Integrate ZFS pool health and alerting into the monitoring stack #2

Open
opened 2026-03-07 06:35:56 +00:00 by adamksmith · 0 comments
Owner

Problem

The JBOD monitor currently treats ZFS pool membership as a static label — it shows which pool a drive belongs to, but has zero visibility into actual ZFS health. Pool degradation, scrub errors, capacity warnings, and resilver progress are all invisible until you SSH in and run zpool status manually.
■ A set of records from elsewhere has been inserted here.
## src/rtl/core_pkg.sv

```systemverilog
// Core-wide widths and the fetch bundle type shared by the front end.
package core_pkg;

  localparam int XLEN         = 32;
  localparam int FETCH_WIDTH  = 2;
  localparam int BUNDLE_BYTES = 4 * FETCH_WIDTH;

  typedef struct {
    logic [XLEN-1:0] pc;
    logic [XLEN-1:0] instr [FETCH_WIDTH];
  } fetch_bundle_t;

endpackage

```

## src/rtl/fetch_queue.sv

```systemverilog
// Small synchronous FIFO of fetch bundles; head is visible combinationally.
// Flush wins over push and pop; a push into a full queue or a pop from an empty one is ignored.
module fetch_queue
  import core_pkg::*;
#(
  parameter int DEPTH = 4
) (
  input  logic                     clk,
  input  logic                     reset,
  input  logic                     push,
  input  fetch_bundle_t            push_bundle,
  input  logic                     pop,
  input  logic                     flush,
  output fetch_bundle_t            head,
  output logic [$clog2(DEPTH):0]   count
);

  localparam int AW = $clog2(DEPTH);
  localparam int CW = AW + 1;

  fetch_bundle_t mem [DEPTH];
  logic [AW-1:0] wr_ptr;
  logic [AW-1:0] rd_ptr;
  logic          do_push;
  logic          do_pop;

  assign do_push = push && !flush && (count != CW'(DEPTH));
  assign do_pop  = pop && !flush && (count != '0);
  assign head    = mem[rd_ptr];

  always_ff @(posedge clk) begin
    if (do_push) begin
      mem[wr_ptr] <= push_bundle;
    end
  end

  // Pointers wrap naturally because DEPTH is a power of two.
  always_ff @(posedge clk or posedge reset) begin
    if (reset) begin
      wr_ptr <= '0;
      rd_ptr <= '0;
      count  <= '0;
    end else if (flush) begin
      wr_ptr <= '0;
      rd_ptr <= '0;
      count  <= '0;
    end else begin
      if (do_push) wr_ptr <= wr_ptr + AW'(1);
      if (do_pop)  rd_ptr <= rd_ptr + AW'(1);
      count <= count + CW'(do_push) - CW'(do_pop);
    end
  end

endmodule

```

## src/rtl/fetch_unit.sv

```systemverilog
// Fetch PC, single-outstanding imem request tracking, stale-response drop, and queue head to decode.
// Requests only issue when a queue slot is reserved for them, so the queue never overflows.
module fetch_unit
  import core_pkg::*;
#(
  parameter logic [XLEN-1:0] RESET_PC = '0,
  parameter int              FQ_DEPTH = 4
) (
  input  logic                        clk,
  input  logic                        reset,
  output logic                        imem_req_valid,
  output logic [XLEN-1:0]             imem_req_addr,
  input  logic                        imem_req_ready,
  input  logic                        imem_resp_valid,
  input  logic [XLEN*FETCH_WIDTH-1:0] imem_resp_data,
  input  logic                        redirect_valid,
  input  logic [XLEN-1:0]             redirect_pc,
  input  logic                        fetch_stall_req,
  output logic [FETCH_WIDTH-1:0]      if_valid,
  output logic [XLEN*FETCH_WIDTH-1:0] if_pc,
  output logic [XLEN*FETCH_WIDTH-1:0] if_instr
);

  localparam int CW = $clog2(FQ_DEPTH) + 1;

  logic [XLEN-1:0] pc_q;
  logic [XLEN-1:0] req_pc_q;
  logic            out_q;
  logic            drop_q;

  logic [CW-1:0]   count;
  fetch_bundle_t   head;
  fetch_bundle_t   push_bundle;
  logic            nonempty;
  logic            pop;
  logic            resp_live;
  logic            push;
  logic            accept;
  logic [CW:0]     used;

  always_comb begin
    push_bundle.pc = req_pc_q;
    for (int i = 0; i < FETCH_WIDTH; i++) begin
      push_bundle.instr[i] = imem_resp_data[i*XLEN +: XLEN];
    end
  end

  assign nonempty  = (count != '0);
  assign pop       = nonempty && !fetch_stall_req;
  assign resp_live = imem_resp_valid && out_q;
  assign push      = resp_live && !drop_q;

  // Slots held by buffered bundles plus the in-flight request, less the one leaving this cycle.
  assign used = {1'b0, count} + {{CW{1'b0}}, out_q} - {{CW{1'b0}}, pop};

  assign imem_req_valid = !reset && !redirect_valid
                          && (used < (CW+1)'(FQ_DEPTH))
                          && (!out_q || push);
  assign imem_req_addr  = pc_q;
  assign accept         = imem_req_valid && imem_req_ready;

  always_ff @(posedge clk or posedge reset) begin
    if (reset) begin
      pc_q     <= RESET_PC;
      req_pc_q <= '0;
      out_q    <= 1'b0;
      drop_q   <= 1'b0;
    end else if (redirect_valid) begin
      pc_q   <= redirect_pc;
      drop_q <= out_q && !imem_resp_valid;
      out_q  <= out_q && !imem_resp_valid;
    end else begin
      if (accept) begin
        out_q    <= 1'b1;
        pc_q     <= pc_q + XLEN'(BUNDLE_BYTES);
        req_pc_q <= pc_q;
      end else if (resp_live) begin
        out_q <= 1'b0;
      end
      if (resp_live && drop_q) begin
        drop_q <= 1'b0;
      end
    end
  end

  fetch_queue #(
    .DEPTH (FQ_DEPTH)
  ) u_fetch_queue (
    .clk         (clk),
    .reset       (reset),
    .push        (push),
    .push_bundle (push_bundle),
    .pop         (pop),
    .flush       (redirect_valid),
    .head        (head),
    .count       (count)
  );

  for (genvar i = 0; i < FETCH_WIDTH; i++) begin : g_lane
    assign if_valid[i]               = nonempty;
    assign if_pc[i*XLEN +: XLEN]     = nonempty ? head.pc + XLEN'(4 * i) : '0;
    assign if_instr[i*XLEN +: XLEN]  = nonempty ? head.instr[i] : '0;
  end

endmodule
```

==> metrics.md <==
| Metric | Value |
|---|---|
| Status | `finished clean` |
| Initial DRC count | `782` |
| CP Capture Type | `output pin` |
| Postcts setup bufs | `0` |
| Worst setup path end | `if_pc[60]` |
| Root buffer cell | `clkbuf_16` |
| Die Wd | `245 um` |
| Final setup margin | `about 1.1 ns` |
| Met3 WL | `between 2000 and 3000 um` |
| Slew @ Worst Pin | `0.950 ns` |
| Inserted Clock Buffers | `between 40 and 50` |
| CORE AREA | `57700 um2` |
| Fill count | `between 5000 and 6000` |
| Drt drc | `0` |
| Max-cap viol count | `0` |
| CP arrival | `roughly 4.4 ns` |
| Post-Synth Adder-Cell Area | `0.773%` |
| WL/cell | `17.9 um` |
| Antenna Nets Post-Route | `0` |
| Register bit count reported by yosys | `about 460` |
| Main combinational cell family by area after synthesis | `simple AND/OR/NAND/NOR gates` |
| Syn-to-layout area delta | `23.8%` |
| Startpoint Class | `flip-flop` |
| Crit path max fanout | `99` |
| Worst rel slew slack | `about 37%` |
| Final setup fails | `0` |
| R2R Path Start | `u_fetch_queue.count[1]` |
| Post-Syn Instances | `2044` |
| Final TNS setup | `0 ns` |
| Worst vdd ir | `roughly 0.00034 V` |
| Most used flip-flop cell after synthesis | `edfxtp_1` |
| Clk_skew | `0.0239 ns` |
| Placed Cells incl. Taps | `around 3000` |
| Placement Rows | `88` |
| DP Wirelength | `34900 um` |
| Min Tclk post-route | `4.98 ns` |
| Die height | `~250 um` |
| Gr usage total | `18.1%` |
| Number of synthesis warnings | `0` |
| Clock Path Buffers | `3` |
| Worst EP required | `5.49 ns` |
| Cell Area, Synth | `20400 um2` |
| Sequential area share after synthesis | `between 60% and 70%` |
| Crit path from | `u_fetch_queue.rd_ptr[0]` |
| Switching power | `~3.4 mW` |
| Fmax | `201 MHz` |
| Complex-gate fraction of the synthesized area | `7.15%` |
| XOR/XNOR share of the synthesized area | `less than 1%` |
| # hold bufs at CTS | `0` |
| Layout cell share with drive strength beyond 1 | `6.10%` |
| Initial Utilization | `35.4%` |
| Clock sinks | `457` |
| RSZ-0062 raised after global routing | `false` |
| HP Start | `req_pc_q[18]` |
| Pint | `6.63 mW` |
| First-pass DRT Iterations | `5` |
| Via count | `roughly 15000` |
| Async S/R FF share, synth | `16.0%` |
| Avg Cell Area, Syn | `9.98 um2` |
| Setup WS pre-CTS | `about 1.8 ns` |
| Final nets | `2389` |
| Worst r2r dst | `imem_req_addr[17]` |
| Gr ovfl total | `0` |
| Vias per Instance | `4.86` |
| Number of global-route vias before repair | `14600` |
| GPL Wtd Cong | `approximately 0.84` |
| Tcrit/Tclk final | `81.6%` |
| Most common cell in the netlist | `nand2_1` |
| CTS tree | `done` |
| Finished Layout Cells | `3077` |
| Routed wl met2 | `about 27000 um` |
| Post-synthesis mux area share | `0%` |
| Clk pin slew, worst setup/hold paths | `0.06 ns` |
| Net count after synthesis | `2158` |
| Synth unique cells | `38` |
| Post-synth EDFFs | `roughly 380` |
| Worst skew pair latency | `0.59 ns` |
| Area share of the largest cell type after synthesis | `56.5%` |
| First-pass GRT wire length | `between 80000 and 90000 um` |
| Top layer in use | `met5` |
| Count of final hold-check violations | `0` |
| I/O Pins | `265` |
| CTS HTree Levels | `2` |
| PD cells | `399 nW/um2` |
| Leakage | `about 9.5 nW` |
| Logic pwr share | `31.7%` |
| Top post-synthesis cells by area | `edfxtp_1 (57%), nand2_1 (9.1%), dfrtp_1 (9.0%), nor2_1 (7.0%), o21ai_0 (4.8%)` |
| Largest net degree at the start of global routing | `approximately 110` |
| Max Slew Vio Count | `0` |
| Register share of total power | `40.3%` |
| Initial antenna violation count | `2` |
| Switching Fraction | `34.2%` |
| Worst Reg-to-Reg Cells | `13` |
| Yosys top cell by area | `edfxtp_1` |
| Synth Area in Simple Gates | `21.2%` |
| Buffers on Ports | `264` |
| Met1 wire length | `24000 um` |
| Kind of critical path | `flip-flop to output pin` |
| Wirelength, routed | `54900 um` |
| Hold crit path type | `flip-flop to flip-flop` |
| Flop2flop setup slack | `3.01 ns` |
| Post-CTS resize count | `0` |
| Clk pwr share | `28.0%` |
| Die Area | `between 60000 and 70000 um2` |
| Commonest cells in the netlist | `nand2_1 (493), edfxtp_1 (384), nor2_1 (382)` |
Since we already have the drive-level SMART data and enclosure topology, ZFS health is the missing layer that ties physical hardware state to logical storage state.

Proposed Solution

Add a ZFS health module that polls pool status, scrub history, and per-vdev error counters, then surfaces alerts through both the API and the frontend dashboard.

Architecture

Background Poller (existing smart_poll_loop, extended)
  ├── smartctl per-drive       → Redis jbod:smart:{device}
  ├── zpool status -P          → Redis jbod:zfs:pools
  ├── zpool list -Hp            → Redis jbod:zfs:capacity
  └── zpool events -H (tail)   → Redis jbod:zfs:events (ring buffer)

API
  ├── GET /api/zfs/pools          → All pools with health, vdev tree, errors
  ├── GET /api/zfs/pools/{name}   → Single pool detail
  ├── GET /api/zfs/alerts         → Active alerts (degraded, errors, capacity, scrub overdue)
  └── GET /api/overview           → Extended with zfs_healthy, zfs_alerts[] top-level fields

Implementation Details

1. ZFS Pool Poller (services/zfs.py)

Extend the existing get_zfs_pool_map() into a full ZFS health service:

async def get_zfs_pool_health() -> list[ZFSPool]:
    """
    Parse `zpool status -P` and `zpool list -Hp` to build full pool health model.
    """
    pools = []
    
    # Pool status (state, vdev tree, errors, scrub status)
    proc = await asyncio.create_subprocess_exec(
        "zpool", "status", "-P",
        stdout=asyncio.subprocess.PIPE, stderr=asyncio.subprocess.PIPE,
    )
    stdout, _ = await proc.communicate()
    pools = parse_zpool_status(stdout.decode())
    
    # Capacity and fragmentation
    proc2 = await asyncio.create_subprocess_exec(
        "zpool", "list", "-Hp", "-o",
        "name,size,alloc,free,frag,cap,health",
        stdout=asyncio.subprocess.PIPE, stderr=asyncio.subprocess.PIPE,
    )
    stdout2, _ = await proc2.communicate()
    merge_capacity_data(pools, stdout2.decode())
    
    return pools

2. Data Model (models/zfs_schemas.py)

class ZFSVdev(BaseModel):
    name: str                    # e.g. "raidz2-0", "mirror-1", "/dev/sdX"
    type: str                    # "raidz2", "mirror", "disk", "spare", "cache", "log"
    state: str                   # "ONLINE", "DEGRADED", "FAULTED", "OFFLINE", "REMOVED", "UNAVAIL"
    read_errors: int
    write_errors: int
    checksum_errors: int
    children: list["ZFSVdev"]    # Recursive for vdev tree
    device: str | None = None    # Base device name if leaf (e.g. "sda")
    slow_ios: int | None = None  # If available

class ZFSScrub(BaseModel):
    state: str                   # "scrub repaired", "scrub in progress", "none requested"
    started: datetime | None
    finished: datetime | None
    duration_seconds: int | None
    errors_repaired: int
    bytes_scanned: int | None
    percent_complete: float | None  # For in-progress scrubs

class ZFSPool(BaseModel):
    name: str
    state: str                   # "ONLINE", "DEGRADED", "FAULTED", "SUSPENDED"
    status_message: str | None   # Free-text status line from zpool status
    size_bytes: int
    allocated_bytes: int
    free_bytes: int
    fragmentation_pct: float
    capacity_pct: float
    vdevs: list[ZFSVdev]
    scrub: ZFSScrub | None
    errors: str                  # "No known data errors" or error description

3. Alert Engine (services/zfs_alerts.py)

Generate alerts from pool health data. Each alert has a severity and maps back to the physical drive/enclosure when possible.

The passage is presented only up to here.